Top New South Wales competitions:

- National Premier Leagues NSW (16 Teams)
Premier League
- NSW League One (16 Teams)
Super League
- NSW League Two (15 Teams)
Division One

===Senior Women's===
Both Women's leagues comprise 1st Grade, Reserve Grade, U17, U15 and U14. Football NSW Senior Women's Competitions (in descending order in terms of significance)
- National Premier Leagues NSW Women’s (12 Teams)
- NSW League One Women's (12 Teams)

==Northern NSW Leagues Competitions==

===Senior Men's===
All Senior Men's teams are linked with their counterparts of Under 20s, Under 18s and all Open Age competitors.

Top Northern New South Wales competitions:

- National Premier Leagues Northern NSW (12 Teams)
- Northern League One (10 Teams)
- Zone League One (12 Teams)

===North Coast Football===
North Coast Football is a league extending from Iluka to Macksville with over 5000 registered players.

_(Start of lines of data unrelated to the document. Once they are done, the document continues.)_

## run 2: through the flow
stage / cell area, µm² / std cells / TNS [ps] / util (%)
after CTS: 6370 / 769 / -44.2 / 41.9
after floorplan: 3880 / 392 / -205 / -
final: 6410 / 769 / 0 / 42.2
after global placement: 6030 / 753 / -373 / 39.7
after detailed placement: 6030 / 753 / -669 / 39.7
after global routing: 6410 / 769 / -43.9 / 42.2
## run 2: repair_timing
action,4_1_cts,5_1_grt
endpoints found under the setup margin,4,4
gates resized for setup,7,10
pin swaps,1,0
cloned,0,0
<file path="src/rtl/memory_arbiter.sv">
// Arbitrates one shared RAM port between an instruction fetch port and a data port.
// Data wins by default; a starvation counter forces an instruction grant after STARVE_LIMIT data grants.
`timescale 1ns/1ps
module memory_arbiter #(
    parameter int STARVE_LIMIT = 4
) (
    input  logic        CLK,
    input  logic        RST,
    input  logic        iREN,
    input  logic [31:0] iaddr,
    output logic        iwait,
    output logic [31:0] iload,
    input  logic        dREN,
    input  logic        dWEN,
    input  logic [31:0] daddr,
    input  logic [31:0] dstore,
    output logic        dwait,
    output logic [31:0] dload,
    output logic        ramREN,
    output logic        ramWEN,
    output logic [31:0] ramaddr,
    output logic [31:0] ramstore,
    input  logic [31:0] ramload,
    input  logic        ram_ready,
    input  logic        ram_error
);

    localparam int CW = $clog2(STARVE_LIMIT + 1);

    typedef enum logic [1:0] {IDLE = 2'd0, DACC = 2'd1, IACC = 2'd2} state_t;

    state_t        state_q, state_d;
    logic [CW-1:0] cnt_q, cnt_d;
    logic [31:0]   addr_q, addr_d;
    logic [31:0]   store_q, store_d;
    logic          wr_q, wr_d;

    logic data_pending;
    logic starved;
    logic done;
    logic d_done;
    logic i_done;

    assign data_pending = dREN | dWEN;
    assign starved      = iREN && (cnt_q == CW'(STARVE_LIMIT));
    // An errored ready is a retry, not a completion.
    assign done         = ram_ready && !ram_error;

    always_ff @(posedge CLK or posedge RST) begin
        if (RST) begin
            state_q <= IDLE;
            cnt_q   <= '0;
            addr_q  <= '0;
            store_q <= '0;
            wr_q    <= 1'b0;
        end else begin
            state_q <= state_d;
            cnt_q   <= cnt_d;
            addr_q  <= addr_d;
            store_q <= store_d;
            wr_q    <= wr_d;
        end
    end

    always_comb begin
        state_d = state_q;
        cnt_d   = cnt_q;
        addr_d  = addr_q;
        store_d = store_q;
        wr_d    = wr_q;
        case (state_q)
            IDLE: begin
                if (iREN && (starved || !data_pending)) begin
                    state_d = IACC;
                    cnt_d   = '0;
                    addr_d  = iaddr;
                    store_d = '0;
                    wr_d    = 1'b0;
                end else if (data_pending) begin
                    // Below the limit whenever iREN is high here, so the increment cannot wrap.
                    state_d = DACC;
                    cnt_d   = iREN ? cnt_q + CW'(1) : '0;
                    addr_d  = daddr;
                    store_d = dstore;
                    wr_d    = dWEN;
                end else begin
                    cnt_d = '0;
                end
            end
            DACC, IACC: begin
                if (done) begin
                    state_d = IDLE;
                end
            end
            default: state_d = IDLE;
        endcase
    end

    always_comb begin
        ramREN   = (state_q != IDLE) && !wr_q;
        ramWEN   = (state_q != IDLE) && wr_q;
        ramaddr  = addr_q;
        ramstore = store_q;
        // A requester that dropped its request mid-access gets no completion.
        d_done   = (state_q == DACC) && done && data_pending;
        i_done   = (state_q == IACC) && done && iREN;
        dwait    = data_pending && !d_done;
        iwait    = iREN && !i_done;
        dload    = (d_done && !wr_q) ? ramload : 32'd0;
        iload    = i_done ? ramload : 32'd0;
    end

endmodule

</file>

It contains the two largest clubs on the north coast of NSW, Woolgoolga F.C. and Northern Storm F.C. (each with over 400 registered players).

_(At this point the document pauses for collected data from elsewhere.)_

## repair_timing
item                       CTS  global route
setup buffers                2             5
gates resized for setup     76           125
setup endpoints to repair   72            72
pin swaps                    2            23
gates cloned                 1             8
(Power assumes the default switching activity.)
==> config.mk <==
export PLATFORM = sky130hd
export DESIGN_NAME = rv151_rgf_byp_flat
export DESIGN_NICKNAME = d
export VERILOG_FILES = /design/src/rtl/rv151_pkg.sv /design/src/rtl/rv151_rgf_byp_if.sv /design/src/rtl/rv151_rgf_clr.sv /design/src/rtl/rv151_rgf_byp.sv /design/src/flat_wrapper.sv
export SDC_FILE = /design/constraint.sdc
export NUM_CORES = 1
export LEC_CHECK = 0
export CORE_AREA = 2 2 407 409
export CTS_BUF_LIST = sky130_fd_sc_hd__clkbuf_8
export CTS_CLUSTER_SIZE = 8
export DETAILED_ROUTE_END_ITERATION = 12
export DIE_AREA = 0 0 409 411
export PLACE_DENSITY = 0.41
export SLEW_MARGIN = 10
export SYNTH_ARGS = -nofsm -noshare
export SYNTH_HDL_FRONTEND = slang
export SYNTH_SLANG_ARGS = --single-unit
==> constraint.sdc <==
create_clock -name clk -period 9.08 [get_ports clk]
set_clock_uncertainty 0.1 [all_clocks]
set_input_delay 2.27 -clock clk [delete_from_list [all_inputs] [get_ports clk]]
set_output_delay 2.27 -clock clk [all_outputs]
set_load 0.02 [all_outputs]
<file path="src/rtl/serial2_adder_pkg.sv">
// Shared types and constants for the 2-bit-per-cycle serial adder.
package serial2_adder_pkg;

  localparam int unsigned DEFAULT_WIDTH = 32'd8;

  typedef enum logic [1:0] {
    IDLE = 2'b00,
    RUN  = 2'b01,
    DONE = 2'b10
  } state_e;

  // Step counter width; a 2-bit operand still needs a 1-bit counter.
  function automatic int unsigned cnt_width(input int unsigned w);
    return (w / 32'd2 > 32'd1) ? $clog2(w / 32'd2) : 32'd1;
  endfunction

endpackage

</file>
<file path="src/rtl/serial2_adder_add2_slice.sv">
// Combinational 2-bit ripple adder slice used once per serial step.
module add2_slice (
  input  logic [1:0] a,
  input  logic [1:0] b,
  input  logic       cin,
  output logic [1:0] s,
  output logic       cout
);

  logic c1_s;

  // Two chained full adders.
  always_comb begin
    s[0]  = a[0] ^ b[0] ^ cin;
    c1_s  = (a[0] & b[0]) | (a[0] & cin) | (b[0] & cin);
    s[1]  = a[1] ^ b[1] ^ c1_s;
    cout  = (a[1] & b[1]) | (a[1] & c1_s) | (b[1] & c1_s);
  end

endmodule

</file>
<file path="src/rtl/serial2_adder.sv">
// Serial adder processing two bits per clock with valid/ready handshakes.
// Optional carry-in port enabled by defining SERIAL2_ADDER_CIN_EN.
module serial2_adder
  import serial2_adder_pkg::*;
#(
  parameter int unsigned WIDTH = DEFAULT_WIDTH
) (
  input  logic             clk,
  input  logic             rst,
  input  logic             in_valid,
  output logic             in_ready,
  input  logic [WIDTH-1:0] in_a,
  input  logic [WIDTH-1:0] in_b,
`ifdef SERIAL2_ADDER_CIN_EN
  input  logic             in_cin,
`endif
  output logic             out_valid,
  input  logic             out_ready,
  output logic [WIDTH-1:0] out_sum,
  output logic             out_cout
);

  localparam int unsigned CW = cnt_width(WIDTH);
  localparam logic [CW-1:0] LAST_STEP = CW'(WIDTH / 32'd2 - 32'd1);

  state_e           state_q, state_d;
  logic [CW-1:0]    cnt_q, cnt_d;
  logic             carry_q, carry_d;
  logic [WIDTH-1:0] a_q, a_d;
  logic [WIDTH-1:0] b_q, b_d;
  logic [WIDTH-1:0] sum_q, sum_d;
  logic [1:0]       slice_s;
  logic             slice_cout_s;
  logic             cin_seed_s;
  logic [WIDTH+1:0] sum_shift_s;

`ifdef SERIAL2_ADDER_CIN_EN
  assign cin_seed_s = in_cin;
`else
  assign cin_seed_s = 1'b0;
`endif

  add2_slice u_slice (
    .a    (a_q[1:0]),
    .b    (b_q[1:0]),
    .cin  (carry_q),
    .s    (slice_s),
    .cout (slice_cout_s)
  );

  // New sum bits enter at the top so the LSB pair lands at bit 0 after the last step.
  assign sum_shift_s = {slice_s, sum_q} >> 2;

  // Next-state and datapath update.
  always_comb begin
    state_d = state_q;
    cnt_d   = cnt_q;
    carry_d = carry_q;
    a_d     = a_q;
    b_d     = b_q;
    sum_d   = sum_q;
    case (state_q)
      IDLE: begin
        if (in_valid) begin
          a_d     = in_a;
          b_d     = in_b;
          carry_d = cin_seed_s;
          cnt_d   = '0;
          state_d = RUN;
        end else begin
          state_d = IDLE;
        end
      end
      RUN: begin
        a_d     = a_q >> 2;
        b_d     = b_q >> 2;
        sum_d   = sum_shift_s[WIDTH-1:0];
        carry_d = slice_cout_s;
        if (cnt_q == LAST_STEP) begin
          state_d = DONE;
        end else begin
          cnt_d = cnt_q + CW'(1);
        end
      end
      DONE: begin
        if (out_ready) begin
          state_d = IDLE;
        end else begin
          state_d = DONE;
        end
      end
      default: begin
        state_d = IDLE;
      end
    endcase
  end

  // State and datapath registers.
  always_ff @(posedge clk or posedge rst) begin
    if (rst) begin
      state_q <= IDLE;
      cnt_q   <= '0;
      carry_q <= 1'b0;
      a_q     <= '0;
      b_q     <= '0;
      sum_q   <= '0;
    end else begin
      state_q <= state_d;
      cnt_q   <= cnt_d;
      carry_q <= carry_d;
      a_q     <= a_d;
      b_q     <= b_d;
      sum_q   <= sum_d;
    end
  end

  assign in_ready  = (state_q == IDLE);
  assign out_valid = (state_q == DONE);
  assign out_sum   = sum_q;
  assign out_cout  = carry_q;

endmodule

</file>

===Northern Inland Football===
Northern Inland Football is a soccer association based in the Northern Inland region of New South Wales extending from Quirindi in the South to Tenterfield in the North

===Other Leagues===
Other leagues which are supervised by Northern New South Wales Football include Hunter Valley Football, Macquarie Football, Newcastle Football, Football Mid North Coast and Football Far North Coast.

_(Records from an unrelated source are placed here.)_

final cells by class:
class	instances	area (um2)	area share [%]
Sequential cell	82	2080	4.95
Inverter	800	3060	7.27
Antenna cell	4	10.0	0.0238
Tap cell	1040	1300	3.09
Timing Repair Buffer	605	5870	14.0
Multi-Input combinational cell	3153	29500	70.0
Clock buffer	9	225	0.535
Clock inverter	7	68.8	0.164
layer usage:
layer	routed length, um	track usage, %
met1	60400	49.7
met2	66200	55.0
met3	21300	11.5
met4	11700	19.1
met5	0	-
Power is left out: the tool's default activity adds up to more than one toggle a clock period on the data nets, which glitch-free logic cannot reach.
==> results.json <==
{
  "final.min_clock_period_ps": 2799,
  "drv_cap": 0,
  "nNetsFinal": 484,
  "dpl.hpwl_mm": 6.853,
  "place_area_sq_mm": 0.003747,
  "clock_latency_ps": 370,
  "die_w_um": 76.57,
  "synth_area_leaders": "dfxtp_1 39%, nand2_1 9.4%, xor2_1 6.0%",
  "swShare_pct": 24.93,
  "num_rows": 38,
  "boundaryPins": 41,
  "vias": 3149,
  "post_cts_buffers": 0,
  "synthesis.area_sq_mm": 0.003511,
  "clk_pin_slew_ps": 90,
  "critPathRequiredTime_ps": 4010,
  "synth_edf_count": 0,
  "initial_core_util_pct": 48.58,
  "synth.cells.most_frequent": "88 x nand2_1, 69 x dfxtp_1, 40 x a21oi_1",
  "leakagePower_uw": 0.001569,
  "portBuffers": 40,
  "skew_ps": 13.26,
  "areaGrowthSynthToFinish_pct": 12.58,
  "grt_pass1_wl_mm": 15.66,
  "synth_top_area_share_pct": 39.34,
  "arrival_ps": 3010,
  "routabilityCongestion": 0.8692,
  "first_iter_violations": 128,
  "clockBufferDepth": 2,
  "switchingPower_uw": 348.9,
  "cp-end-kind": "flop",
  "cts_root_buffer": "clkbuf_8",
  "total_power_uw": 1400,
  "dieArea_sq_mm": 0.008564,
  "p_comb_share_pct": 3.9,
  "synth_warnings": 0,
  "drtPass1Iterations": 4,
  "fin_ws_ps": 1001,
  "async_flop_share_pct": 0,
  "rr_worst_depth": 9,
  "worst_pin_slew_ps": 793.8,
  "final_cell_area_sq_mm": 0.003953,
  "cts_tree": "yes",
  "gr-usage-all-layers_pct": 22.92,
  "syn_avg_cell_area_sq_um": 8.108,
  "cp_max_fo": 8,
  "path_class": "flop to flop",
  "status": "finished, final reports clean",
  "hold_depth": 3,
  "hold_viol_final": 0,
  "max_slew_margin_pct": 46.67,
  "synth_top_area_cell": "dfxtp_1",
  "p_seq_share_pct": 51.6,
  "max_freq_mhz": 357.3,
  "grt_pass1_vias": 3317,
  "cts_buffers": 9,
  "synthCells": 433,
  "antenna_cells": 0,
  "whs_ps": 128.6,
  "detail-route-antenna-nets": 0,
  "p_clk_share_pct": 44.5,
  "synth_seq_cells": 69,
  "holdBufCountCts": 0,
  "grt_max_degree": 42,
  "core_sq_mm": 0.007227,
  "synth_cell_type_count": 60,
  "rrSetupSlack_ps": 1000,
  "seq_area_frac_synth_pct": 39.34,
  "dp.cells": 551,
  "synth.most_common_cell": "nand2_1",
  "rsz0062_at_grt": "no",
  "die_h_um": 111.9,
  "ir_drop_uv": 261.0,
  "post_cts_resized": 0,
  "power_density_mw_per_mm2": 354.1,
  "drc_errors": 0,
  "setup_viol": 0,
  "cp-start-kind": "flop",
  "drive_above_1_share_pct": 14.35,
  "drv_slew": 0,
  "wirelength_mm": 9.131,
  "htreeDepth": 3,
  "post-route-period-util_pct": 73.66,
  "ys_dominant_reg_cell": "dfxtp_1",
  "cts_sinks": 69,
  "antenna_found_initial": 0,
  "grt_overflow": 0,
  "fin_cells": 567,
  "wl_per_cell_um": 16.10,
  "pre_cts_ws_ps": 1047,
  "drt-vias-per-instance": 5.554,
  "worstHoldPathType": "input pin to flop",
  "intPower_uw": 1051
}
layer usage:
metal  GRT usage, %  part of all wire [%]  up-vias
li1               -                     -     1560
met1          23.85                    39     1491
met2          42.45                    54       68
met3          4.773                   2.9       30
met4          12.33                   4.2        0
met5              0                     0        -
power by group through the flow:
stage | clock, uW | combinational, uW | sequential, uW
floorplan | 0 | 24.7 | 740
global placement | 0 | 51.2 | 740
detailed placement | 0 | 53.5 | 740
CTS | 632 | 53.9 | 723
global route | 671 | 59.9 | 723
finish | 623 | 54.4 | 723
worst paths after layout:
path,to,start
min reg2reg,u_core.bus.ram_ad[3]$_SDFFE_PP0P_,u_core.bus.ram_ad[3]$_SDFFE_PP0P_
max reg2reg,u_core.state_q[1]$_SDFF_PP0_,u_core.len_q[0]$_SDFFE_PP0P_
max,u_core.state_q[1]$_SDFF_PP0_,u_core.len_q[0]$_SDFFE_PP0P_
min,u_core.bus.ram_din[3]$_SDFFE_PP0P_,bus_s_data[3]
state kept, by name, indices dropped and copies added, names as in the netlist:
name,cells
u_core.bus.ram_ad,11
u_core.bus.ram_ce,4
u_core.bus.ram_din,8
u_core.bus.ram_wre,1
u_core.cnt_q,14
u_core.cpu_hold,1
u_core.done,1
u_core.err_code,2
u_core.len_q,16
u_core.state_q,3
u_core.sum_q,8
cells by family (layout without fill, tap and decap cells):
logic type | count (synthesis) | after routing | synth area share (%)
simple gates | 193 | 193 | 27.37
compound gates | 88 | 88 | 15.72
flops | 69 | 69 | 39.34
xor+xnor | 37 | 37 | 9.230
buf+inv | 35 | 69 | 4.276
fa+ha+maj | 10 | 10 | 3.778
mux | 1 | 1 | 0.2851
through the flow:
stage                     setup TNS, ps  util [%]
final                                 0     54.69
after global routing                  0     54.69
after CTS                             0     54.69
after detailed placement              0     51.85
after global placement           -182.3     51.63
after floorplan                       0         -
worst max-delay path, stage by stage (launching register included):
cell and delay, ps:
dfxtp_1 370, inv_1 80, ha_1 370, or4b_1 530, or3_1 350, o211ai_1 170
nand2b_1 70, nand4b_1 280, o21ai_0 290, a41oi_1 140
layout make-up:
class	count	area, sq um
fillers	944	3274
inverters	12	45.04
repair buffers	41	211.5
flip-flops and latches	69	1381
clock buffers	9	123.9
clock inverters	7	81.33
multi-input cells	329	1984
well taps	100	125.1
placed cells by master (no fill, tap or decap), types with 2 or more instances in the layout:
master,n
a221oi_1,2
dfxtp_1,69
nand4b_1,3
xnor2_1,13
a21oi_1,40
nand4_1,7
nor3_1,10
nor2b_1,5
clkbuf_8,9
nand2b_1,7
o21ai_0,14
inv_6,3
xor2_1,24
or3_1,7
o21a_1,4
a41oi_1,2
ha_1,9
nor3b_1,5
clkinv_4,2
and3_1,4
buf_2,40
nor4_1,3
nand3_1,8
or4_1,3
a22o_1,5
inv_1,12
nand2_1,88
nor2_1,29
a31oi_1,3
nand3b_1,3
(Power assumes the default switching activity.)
==> src/rtl/uart_pkg.sv <==
// uart_pkg: constants shared by the UART transmitter and receiver.
// Holds the baud divisor table, the receiver state encoding and the oversampling ratios.
package uart_pkg;

    localparam int OVERSAMPLE = 16;
    localparam int MID_SAMPLE = 8;
    localparam int DIV_W      = 14;

    typedef enum logic [2:0] {IDLE, START, DATA, PARITY, STOP} rx_state_t;

    // clk cycles per 16x sample tick at 50 MHz
    function automatic logic [DIV_W-1:0] baud_div(input logic [2:0] sel);
        case (sel)
            3'b000:  return 14'd10417;
            3'b001:  return 14'd2604;
            3'b010:  return 14'd651;
            3'b011:  return 14'd326;
            3'b100:  return 14'd163;
            3'b101:  return 14'd81;
            3'b110:  return 14'd54;
            default: return 14'd27;
        endcase
    endfunction

endpackage

==> src/rtl/baud_controller.sv <==
// baud_controller: 16x oversample tick generator.
// restart zeroes the phase and latches baud_select for the coming frame.
module baud_controller
    import uart_pkg::*;
(
    input  logic       clk,
    input  logic       reset,
    input  logic [2:0] baud_select,
    input  logic       restart,
    output logic       sample_en
);

    logic [DIV_W-1:0] cnt;
    logic [DIV_W-1:0] div;

    assign sample_en = !restart && cnt == div - 1'b1;

    always_ff @(posedge clk) begin
        if (reset || restart) begin
            cnt <= '0;
            div <= baud_div(baud_select);
        end else begin
            cnt <= sample_en ? '0 : cnt + 1'b1;
        end
    end

endmodule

==Other state affiliations==
A number of clubs in southern New South Wales are affiliated with Football Victoria, including Deniliquin Wanderers and Echuca Moama Border Raiders, both of whom are currently playing in the Bendigo Amateur Soccer League. Clubs in Yass, Queanbeyan and Cooma are affiliated with Capital Football, while those in Murwillumbah and Tweed Heads play in Football Queensland competitions. Football in Broken Hill is under the auspices of Football South Australia.

==Cup Competitions==
Following is an incomplete list of Cup competitions in New South Wales.

===The Waratah Cup===
The Waratah Cup is a statewide knockout competition open to men's teams from the NSW Premier, Super, Division 1 and Conference Leagues as well as local Association men's teams. Since 2014 preliminary rounds have been used to determine the NSW entrants to the national FFA Cup knockout competition.

===Johnny Warren Cup===
The Johnny Warren Cup is the pre-season tournament for the NSW Premier League. The teams are divided into two pools with the winner of each pool contesting the final

===The State Robertson & Cullinan Cups===
The SRC Cups competition is open to Association club teams. The following age categories have cup competitions:
- Male 12-14-16-18-21-All Age & O35
- Female 12-14-16-18 & All Age.

Baulkham Hills Kookaburra's are defending champions after taking the title in a close affair in 2007. An extra time winner sealing the victory. Although Baulkham Hills were lucky to finish the match with 11 men after their right back was lucky to escape a second yellow.

===Harry Williams Cup===
Named after Harry Williams, the former Socceroo and only indigenous man to represent Australia at the World Cup, The Harry Williams Cup aims to unearth Australia’s next crop of indigenous soccer stars with a four-day tournament open to Boys in the Under 12, 14 and 16 age categories. The Indigenous teams play against school and association based club sides with all indigenous sides accommodated during the tournament on-site.

===Frank Broughton Cup===
The Frank Broughton Cup is open to Grade 11 Association Representative teams and Invitees

===Centenary Cup===
The Centenary Cup is open to Grade 12 Association Representative teams and Invitees

===Champion of Champions===
The Champion of Champions tournament is an annual tournament run throughout late September and October. The champion side from each association's division 1 in each age group is entered in a cup competition to determine an overall amateur champion for the year within the state.

==NSWIS==

The NSW Institute of Sport (NSWIS), located at Sydney Olympic Park, operates men's and women's soccer programs. The men's program is aimed at identifying and nurturing talented 15- and 16-year-olds across the state, while the women's program is an individual skills based program for identified U20 and Senior athletes.